### Goal of the exercise
Go through the material and tally the lines containing the string "startpoint". Give the total alone.

### Given information
File: config.mk
export PLATFORM = sky130hd
export DESIGN_NAME = store_align_unit_flat
export DESIGN_NICKNAME = d
export VERILOG_FILES = /design/src/rtl/store_align_unit_pkg.sv /design/src/rtl/store_align_unit_if.sv /design/src/rtl/store_align_unit_lane_shift.sv /design/src/rtl/store_align_unit.sv /design/src/flat_wrapper.sv
export SDC_FILE = /design/constraint.sdc
export NUM_CORES = 1
export LEC_CHECK = 0
export CAP_MARGIN = 40
export CORE_MARGIN = 2
export CORE_UTILIZATION = 40
export DETAILED_ROUTE_END_ITERATION = 8
export GPL_ROUTABILITY_DRIVEN = 0
export GPL_TIMING_DRIVEN = 1
export PLACE_DENSITY = 0.66
export SKIP_LAST_GASP = 1
export SLEW_MARGIN = 10
export SYNTH_ARGS = -nofsm -noshare
export SYNTH_HDL_FRONTEND = slang
export SYNTH_HIERARCHICAL = 1
export SYNTH_SLANG_ARGS = --single-unit
File: constraint.sdc
create_clock -name CPU_CLK -period 4.6 [get_ports CPU_CLK]
set_clock_uncertainty 0.2 [all_clocks]
set_input_delay 0.46 -clock CPU_CLK [delete_from_list [all_inputs] [get_ports CPU_CLK]]
set_output_delay 0.46 -clock CPU_CLK [all_outputs]
set_load 0.01 [all_outputs]
File: src/rtl/store_align_unit_pkg.sv
// Shared store/load type encodings and the store-size byte-mask helper.
package store_align_unit_pkg;

    localparam logic [1:0] NOSTORE = 2'b00;
    localparam logic [1:0] SB      = 2'b01;
    localparam logic [1:0] SH      = 2'b10;
    localparam logic [1:0] SW      = 2'b11;

    localparam logic [2:0] NOLOAD  = 3'b000;
    localparam logic [2:0] LB      = 3'b001;
    localparam logic [2:0] LH      = 3'b010;
    localparam logic [2:0] LW      = 3'b011;
    localparam logic [2:0] LBU     = 3'b100;
    localparam logic [2:0] LHU     = 3'b101;

    function automatic logic [3:0] size_mask(input logic [1:0] st);
        logic [3:0] m;
        m = 4'b0000;
        case (st)
            SB:      m = 4'b0001;
            SH:      m = 4'b0011;
            SW:      m = 4'b1111;
            default: m = 4'b0000;
        endcase
        return m;
    endfunction

endpackage

File: src/rtl/store_align_unit_if.sv
// Request and memory-write handshake bundle for the store alignment unit.
interface store_align_unit_if;

    logic        ReqValid;
    logic        ReqReady;
    logic [1:0]  StoreType;
    logic [31:0] Addr;
    logic [31:0] WData;
    logic        MemValid;
    logic        MemReady;
    logic [31:0] MemAddr;
    logic [31:0] MemWData;
    logic [3:0]  MemWE;

    modport slave (
        input  ReqValid, StoreType, Addr, WData, MemReady,
        output ReqReady, MemValid, MemAddr, MemWData, MemWE
    );

    modport master (
        output ReqValid, StoreType, Addr, WData, MemReady,
        input  ReqReady, MemValid, MemAddr, MemWData, MemWE
    );

endinterface

File: src/rtl/store_align_unit_lane_shift.sv
// Spreads a store across an 8-byte window: lanes 0-3 form beat 0, lanes 4-7 beat 1.
module store_lane_shift
    import store_align_unit_pkg::*;
(
    input  logic [1:0]  StoreType,
    input  logic [1:0]  off,
    input  logic [31:0] WData,
    output logic [63:0] LaneData,
    output logic [7:0]  LaneWE
);

    assign LaneData = {32'b0, WData} << {off, 3'b000};
    assign LaneWE   = {4'b0000, size_mask(StoreType)} << off;

endmodule

File: src/rtl/store_align_unit.sv
// Turns byte/half/word stores into one or two word-aligned memory write beats.
module store_align_unit
    import store_align_unit_pkg::*;
#(
    parameter int CNT_W = 16
) (
    input  logic             CPU_CLK,
    input  logic             CPU_RST,
    store_align_unit_if.slave bus,
    output logic             Busy,
    output logic [CNT_W-1:0] SplitCnt
);

    typedef enum logic [1:0] {IDLE, BEAT0, BEAT1} state_e;

    state_e             state_q, state_d;
    logic               valid_q, valid_d;
    logic [31:0]        addr_q, addr_d;
    logic [31:0]        wdata_q, wdata_d;
    logic [3:0]         we_q, we_d;
    logic [31:0]        hi_data_q, hi_data_d;
    logic [3:0]         hi_we_q, hi_we_d;
    logic               split_q, split_d;
    logic [CNT_W-1:0]   cnt_q, cnt_d;
    logic [63:0]        lane_data;
    logic [7:0]         lane_we;
    logic               accept;

    store_lane_shift u_lane_shift (
        .StoreType (bus.StoreType),
        .off       (bus.Addr[1:0]),
        .WData     (bus.WData),
        .LaneData  (lane_data),
        .LaneWE    (lane_we)
    );

    // Ready is masked by reset so nothing is accepted while reset is held.
    assign bus.ReqReady = (state_q == IDLE) && !CPU_RST;
    assign accept       = bus.ReqValid && bus.ReqReady;
    assign bus.MemValid = valid_q;
    assign bus.MemAddr  = addr_q;
    assign bus.MemWData = wdata_q;
    assign bus.MemWE    = we_q;
    assign Busy         = (state_q != IDLE);
    assign SplitCnt     = cnt_q;

    always_comb begin
        state_d   = state_q;
        valid_d   = valid_q;
        addr_d    = addr_q;
        wdata_d   = wdata_q;
        we_d      = we_q;
        hi_data_d = hi_data_q;
        hi_we_d   = hi_we_q;
        split_d   = split_q;
        cnt_d     = cnt_q;
        case (state_q)
            IDLE: begin
                if (accept && (bus.StoreType != NOSTORE)) begin
                    state_d   = BEAT0;
                    valid_d   = 1'b1;
                    addr_d    = {bus.Addr[31:2], 2'b00};
                    wdata_d   = lane_data[31:0];
                    we_d      = lane_we[3:0];
                    hi_data_d = lane_data[63:32];
                    hi_we_d   = lane_we[7:4];
                    split_d   = |lane_we[7:4];
                    if ((|lane_we[7:4]) && (cnt_q != '1)) begin
                        cnt_d = cnt_q + 1'b1;
                    end
                end
            end
            BEAT0: begin
                if (bus.MemReady) begin
                    if (split_q) begin
                        state_d = BEAT1;
                        addr_d  = addr_q + 32'd4;
                        wdata_d = hi_data_q;
                        we_d    = hi_we_q;
                    end else begin
                        state_d = IDLE;
                        valid_d = 1'b0;
                        wdata_d = '0;
                        we_d    = '0;
                    end
                end
            end
            BEAT1: begin
                if (bus.MemReady) begin
                    state_d = IDLE;
                    valid_d = 1'b0;
                    wdata_d = '0;
                    we_d    = '0;
                end
            end
            default: state_d = IDLE;
        endcase
    end

    always_ff @(posedge CPU_CLK or posedge CPU_RST) begin
        if (CPU_RST) begin
            state_q   <= IDLE;
            valid_q   <= 1'b0;
            addr_q    <= '0;
            wdata_q   <= '0;
            we_q      <= '0;
            hi_data_q <= '0;
            hi_we_q   <= '0;
            split_q   <= 1'b0;
            cnt_q     <= '0;
        end else begin
            state_q   <= state_d;
            valid_q   <= valid_d;
            addr_q    <= addr_d;
            wdata_q   <= wdata_d;
            we_q      <= we_d;
            hi_data_q <= hi_data_d;
            hi_we_q   <= hi_we_d;
            split_q   <= split_d;
            cnt_q     <= cnt_d;
        end
    end

endmodule

File: src/flat_wrapper.sv
// flat-port wrapper written by rule: the top's interface ports become plain ports
module store_align_unit_flat import store_align_unit_pkg::*;
#(
    parameter int CNT_W = 16
)
  (CPU_CLK, CPU_RST, Busy, SplitCnt, bus_ReqValid, bus_StoreType, bus_Addr, bus_WData, bus_MemReady, bus_ReqReady, bus_MemValid, bus_MemAddr, bus_MemWData, bus_MemWE);
  store_align_unit_if bus_i ();
  input  logic CPU_CLK;
  input  logic CPU_RST;
  output logic Busy;
  output logic [CNT_W-1:0] SplitCnt;
  input wire logic [$bits(bus_i.ReqValid)-1:0] bus_ReqValid;
  input wire logic [$bits(bus_i.StoreType)-1:0] bus_StoreType;
  input wire logic [$bits(bus_i.Addr)-1:0] bus_Addr;
  input wire logic [$bits(bus_i.WData)-1:0] bus_WData;
  input wire logic [$bits(bus_i.MemReady)-1:0] bus_MemReady;
  output wire logic [$bits(bus_i.ReqReady)-1:0] bus_ReqReady;
  output wire logic [$bits(bus_i.MemValid)-1:0] bus_MemValid;
  output wire logic [$bits(bus_i.MemAddr)-1:0] bus_MemAddr;
  output wire logic [$bits(bus_i.MemWData)-1:0] bus_MemWData;
  output wire logic [$bits(bus_i.MemWE)-1:0] bus_MemWE;
  assign bus_i.ReqValid = bus_ReqValid;
  assign bus_i.StoreType = bus_StoreType;
  assign bus_i.Addr = bus_Addr;
  assign bus_i.WData = bus_WData;
  assign bus_i.MemReady = bus_MemReady;
  assign bus_ReqReady = bus_i.ReqReady;
  assign bus_MemValid = bus_i.MemValid;
  assign bus_MemAddr = bus_i.MemAddr;
  assign bus_MemWData = bus_i.MemWData;
  assign bus_MemWE = bus_i.MemWE;
  store_align_unit #(.CNT_W(CNT_W)) u_core (.CPU_CLK(CPU_CLK), .CPU_RST(CPU_RST), .bus(bus_i), .Busy(Busy), .SplitCnt(SplitCnt));
endmodule
**Word-level counts from Yosys, hierarchy flattened**

Cells that the tools add are included.

- Output and inout bits: 87
- Input bits: 70
- Word-level logic and storage cells: 66
- Bits in registers: 124

- Shift operators: 2
- Mux-type cells: 25
- Add/subtract/negate cells: 2
- Reduce and logical (&&, ||, !) cells: 17
- Eq/ne operators: 11

Operator list:

| operator | number |
|---|---|
| $mux 32 | 7 |
| $pmux 32 s3 | 1 |
| $pmux 32 s2 | 1 |
| $shl 32x5->64 | 1 |
| $add 32x3->32 const B | 1 |
| $pmux 4 s3 | 2 |
| $add 16x1->16 const B | 1 |
| $mux 4 | 4 |
| $ne 16x16->1 const B | 1 |
| $mux 2 | 4 |
| $ne 2x2->1 const B | 4 |
| $reduce_and 4->1 | 2 |
| $shl 4x2->8 | 1 |
| $eq 2x2->1 const B | 3 |
| $pmux 2 s3 | 1 |
| $reduce_and 3->1 | 2 |
| $reduce_bool 2->1 | 3 |
| $reduce_and 5->1 | 1 |
| $eq 2x1->1 const B | 2 |
| $logic_and 1x1->1 | 4 |
| $mux 1 | 4 |
| $reduce_or 4->1 | 1 |
| $pmux 1 s3 | 1 |
| $reduce_bool 3->1 | 1 |
| other kinds (4) | 4 |

**Longest topological paths before layout**

- Depth in word-level cells: 6
- Depth in mapped cells: 10

**Hierarchy**

Netlist, hierarchy kept.

By module, submodules not included:

| module | instances | cells each | area an instance (um^2) |
|---|---|---|---|
| store_align_unit | 1 | 604 | 6052.1 |
| store_lane_shift | 1 | 131 | 1033.5 |

**Worst setup path after synthesis**

No wires, ideal clock.

- Kind: input to register
- Start: in CPU_RST
- End: reg u_core.hi_data_q[10]
- Path buffers: 1
- Slack: 950 ps
- Stages on the path: 5
- Setup time: 125 ps
- Arrival time: 3325 ps
- Required time: 4275 ps
- Cell sequence: inv_2 nand2_1 nor2_1 clkbuf_1 mux2_2

- Longest elaborated chain between the ends: 5

Ends and longest elaborated chain:

| item | line | RTL |
|---|---|---|
| start: declaration | flat_wrapper.sv:9 | `input logic CPU_RST;` |
| $logic_not 1->1 | store_align_unit.sv:38 | `assign bus.ReqReady = (state_q == IDLE) && !CPU_RST;` |
| $logic_and 1x1->1 | store_align_unit.sv:38 |  |
| $logic_and 1x1->1 | store_align_unit.sv:39 | `assign accept = bus.ReqValid && bus.ReqReady;` |
| $logic_and 1x1->1 | store_align_unit.sv:59 | `if (accept && (bus.StoreType != NOSTORE)) begin` |
| $reduce_and 2->1 (no source line) | - |  |
| end signal: assignment | store_align_unit.sv:117 | `hi_data_q <= hi_data_d;` |
| end: declaration | store_align_unit.sv:21 | `logic [31:0] hi_data_q, hi_data_d;` |

Every way passes these cells.
A chain may end at the register's enable or synchronous reset.

**Worst setup path after layout**

- Start: reg u_core.state_q[1]
- End: reg u_core.addr_q[29], in the netlist u_core/bus.MemAddr[29]

- Longest elaborated chain between the ends: 6

Ends and longest elaborated chain:

| item | line | RTL |
|---|---|---|
| start: declaration | store_align_unit.sv:16 | `state_e state_q, state_d;` |
| start signal: assignment | store_align_unit.sv:112 | `state_q <= state_d;` |
| $logic_not 2->1 | store_align_unit.sv:38, store_align_unit.sv:57 |  |
| $logic_and 1x1->1 | store_align_unit.sv:38 |  |
| $logic_and 1x1->1 | store_align_unit.sv:39 |  |
| $logic_and 1x1->1 | store_align_unit.sv:59 |  |
| $ne 2x2->1 (no source line) | - |  |
| $reduce_and 4->1 (no source line) | - |  |
| end signal: assignment | store_align_unit.sv:114 | `addr_q <= addr_d;` |
| end: declaration | store_align_unit.sv:18 | `logic [31:0] addr_q, addr_d;` |

Several ways; a longest one is shown, not always the timed one.

==> run summary <==
Overflow after GRT: 0
Power per cell area: 622.8 mW/mm2
VDD IR max: 583.3 uV
WS Path Type: register to register
Setup TNS: 0 ns
Element type at the critical path end: register
1st-pass router iterations: 5
Crit share post-route: 69.01%
Metal2 WL: 8624 um
Internal power: 3485 uW
Clock sinks: 122
Max Root-Sink Buffers: 2
Row count: 48
Vias: 6155
GRT Resource Usage Total: 21.08%
DIE WIDTH: 137.1 um
Beginning of the critical path: u_core/state_q[1]
Synth area leaders: dfrtp_1, mux2i_1, mux2_2
Final count of negative-setup-slack endpoints: 0
Post-synth EDFFs: 0
Top Ports: 157
Pre-CTS WS: 1.200 ns
P&R area growth vs syn: 31.10%
Total Die Area: 0.01880 mm2
Cell count after synthesis: 735
Async S/R FF share, synth: 100.0%
Top Layer Used: met4
Reg power frac: 32.2%
Largest net degree at the start of global routing: 53
Dpl hpwl: 13620 um
Commonest cells after routing, fill and taps aside: clkdlybuf4s50_1, dfrtp_1, nand2_1
Synth Area in Simple Gates: 19.39%
Fillers: 1592
Share of layout cells above drive strength 1: 11.70%
Post-synthesis sequential area ratio: 43.09%
Required @ worst endpoint: 4.73 ns
Iteration-0 DRC Markers: 414
Non-filler cells, final: 1106
PostCTS Resize Cnt: 0
Met1 Wirelength: 9115 um
Via count normalized by instance count: 5.565
R2r startpoint: u_core/state_q[1]
Hold WC Path Type: register to register
Reg-to-reg setup timing slack: 1.43 ns
End of the critical path: u_core/bus.MemAddr[29]
Final Util: 53.70%
Hold-fix buffer count after cts: 0
Synth Area in Adders: 1.236%
Cell variety after synth: 72
Clock power frac: 21.6%
Synthesized cell area: 0.007086 mm2
Largest area contributor in the netlist: dfrtp_1
Cells after DPL: 1073
FF+latch area: 0.003053 mm2
Setup crit start kind: register
Core area: 0.01730 mm2
Reg clk slew, reported paths: 0.06 ns
Initial Utilization: 40.96%
Routed WL: 19440 um
Switching part of the total power: 39.76%
Synth warn: 6
CP max FO: 52
H-tree levels: 4
Chip height: 137.1 um
Reg2reg end: u_core/bus.MemAddr[29]
Root buffer cell: clkbuf_16
Clock Latency Late Sink: 0.42 ns
Wirelength per Cell: 17.58 um
Critical path arrival: 3.30 ns
IO buf count: 154
Main combinational cell family by area after synthesis: simple AND/OR/NAND/NOR gates
Setup bufs post-CTS: 0
Drt drc: 0
Leakage power figure: 0.003840 uW
Most common flop cell mapped by yosys: dfrtp_1
CTS tree: done
Max_cap viols: 0
First-pass GRT wire length: 30560 um
Initial antenna violation count: 1
Syn_area_per_cell: 9.640 um2
Max Freq: 315.0 MHz
Period minus WS final: 3.175 ns
Endpoints failing hold: 0
Synth Register Bits: 122
Power share of the combinational group: 46.2%
Antenna viol nets, final: 0
CTS Buf Count: 17
Reg2reg path depth: 8
Fin. max-slew vios: 0
Share of the synthesized area in the top cell type: 43.09%
XOR/XNOR Fraction of Synth Area: 1.854%
Worst-Margin Slew: 0.7159 ns
Sw Pwr: 2300 uW
Hold WS: 0.2772 ns
Status: finished, final reports clean
RSZ-0062 raised after global routing: false
Met3 Wirelength: 1387 um
Most common cell after layout, fill and taps aside: clkdlybuf4s50_1
Mux cell area share after synthesis: 12.41%
Layout net count: 944
Worst rel slew slack: 52.18%
Vias in the first global route: 5752
Synth Area in Compound Gates: 16.05%
Multi-input gate area: 0.003662 mm2
Final worst slack: 1.425 ns
metal layers:
layer  global-route usage [%]  vias up
met5                        0        -
met4                    7.045        0
met3                    5.185       23
met2                    31.65      218
met1                    29.69     2990
li1                         -     2924
kinds of logic (layout without fill, tap and decap cells):
| family | after synthesis | in the layout |
|---|---|---|
| other | 2 | 12 |
| muxes | 83 | 83 |
| DFF | 122 | 122 |
| xor gates and xnor gates | 15 | 15 |
| AOI/OAI and AO/OA | 181 | 181 |
| adders and majority gates | 7 | 7 |
| and+or+nand+nor | 250 | 250 |
| buffers and inverters | 75 | 211 |
power groups by stage:
stage | Clock, uW | Sequential (uW) | Combinational, uW
CTS | 1270 | 1860 | 2680
finish | 1250 | 1860 | 2670
global placement | 0 | 1870 | 2580
floorplan | 0 | 1900 | 1540
global route | 1330 | 1930 | 2940
detailed placement | 0 | 1880 | 2680
synth_stat cells (2+ instances only):
| master | count |
|---|---|
| nor2_1 | 24 |
| and3_1 | 18 |
| o21a_1 | 3 |
| buf_2 | 5 |
| nor3_1 | 12 |
| a31oi_1 | 2 |
| and2_1 | 10 |
| o211ai_1 | 2 |
| o22ai_1 | 12 |
| mux2i_1 | 44 |
| or3_1 | 2 |
| inv_1 | 8 |
| buf_6 | 4 |
| conb_1 | 2 |
| o21bai_1 | 2 |
| xnor2_1 | 11 |
| buf_4 | 14 |
| a2bb2oi_1 | 7 |
| mux2_2 | 38 |
| ha_1 | 7 |
| a21oi_1 | 60 |
| a21o_1 | 2 |
| nand4_1 | 14 |
| o311ai_1 | 2 |
| a311oi_1 | 3 |
| nor2b_1 | 47 |
| o21ai_0 | 32 |
| o221a_2 | 3 |
| nor4_1 | 7 |
| nand2_1 | 65 |
| or4_1 | 8 |
| o21ai_1 | 19 |
| xor2_1 | 4 |
| clkbuf_1 | 34 |
| clkbuf_2 | 3 |
| inv_2 | 3 |
| dfrtp_1 | 122 |
| o32ai_1 | 2 |
| o2bb2ai_1 | 16 |
| and4_1 | 5 |
| nand3_1 | 26 |
layout make-up:
cell class | count | area share (%)
timing repair buffer | 167 | 18.02
sequential | 122 | 32.87
inverter | 12 | 0.6600
clock inverter | 14 | 1.347
antenna | 1 | 0.02694
clock buffer | 18 | 4.620
multi-input combinational | 547 | 39.43
tap | 225 | 3.031
worst min-delay path by stage:
stage                                        from                       to  cells past startpoint
after detailed placement   u_core/bus.MemWData[4]   u_core/bus.MemWData[4]                      2
final                      u_core/bus.MemWData[4]   u_core/bus.MemWData[4]                      2
after global routing      u_core/bus.MemWData[31]  u_core/bus.MemWData[31]                      2
after CTS                  u_core/bus.MemWData[4]   u_core/bus.MemWData[4]                      2
after global placement     u_core/bus.MemWData[4]   u_core/bus.MemWData[4]                      2
after floorplan              u_core/hi_data_q[26]     u_core/hi_data_q[26]                      1
registers in the layout, indices dropped and copies added (netlist names):
| register | flops |
|---|---|
| u_core/SplitCnt | 16 |
| u_core/bus.MemWData | 32 |
| u_core/bus.MemAddr | 30 |
| u_core/bus.MemValid | 1 |
| u_core/bus.MemWE | 4 |
| u_core/split_q | 1 |
| u_core/hi_we_q | 4 |
| u_core/hi_data_q | 32 |
| u_core/state_q | 2 |
metrics by stage:
stage / area [um2] / total power [uW]
final: 9289 / 5785
after global placement: 8677 / 4455
after CTS: 9286 / 5820
after floorplan: 7119 / 3442
after global routing: 9286 / 6203
after detailed placement: 8732 / 4555
critical path, stage by stage (launching register included):
cell and delay (ns):
dfrtp_1 0.41, inv_1 0.14, ha_2 0.22, buf_4 0.46, a21oi_1 0.34, or2_1 0.44
buf_16 0.22, or4_1 0.48, o211ai_1 0.17
Note: power is estimated with default switching activity, not from simulation.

### Final answer
2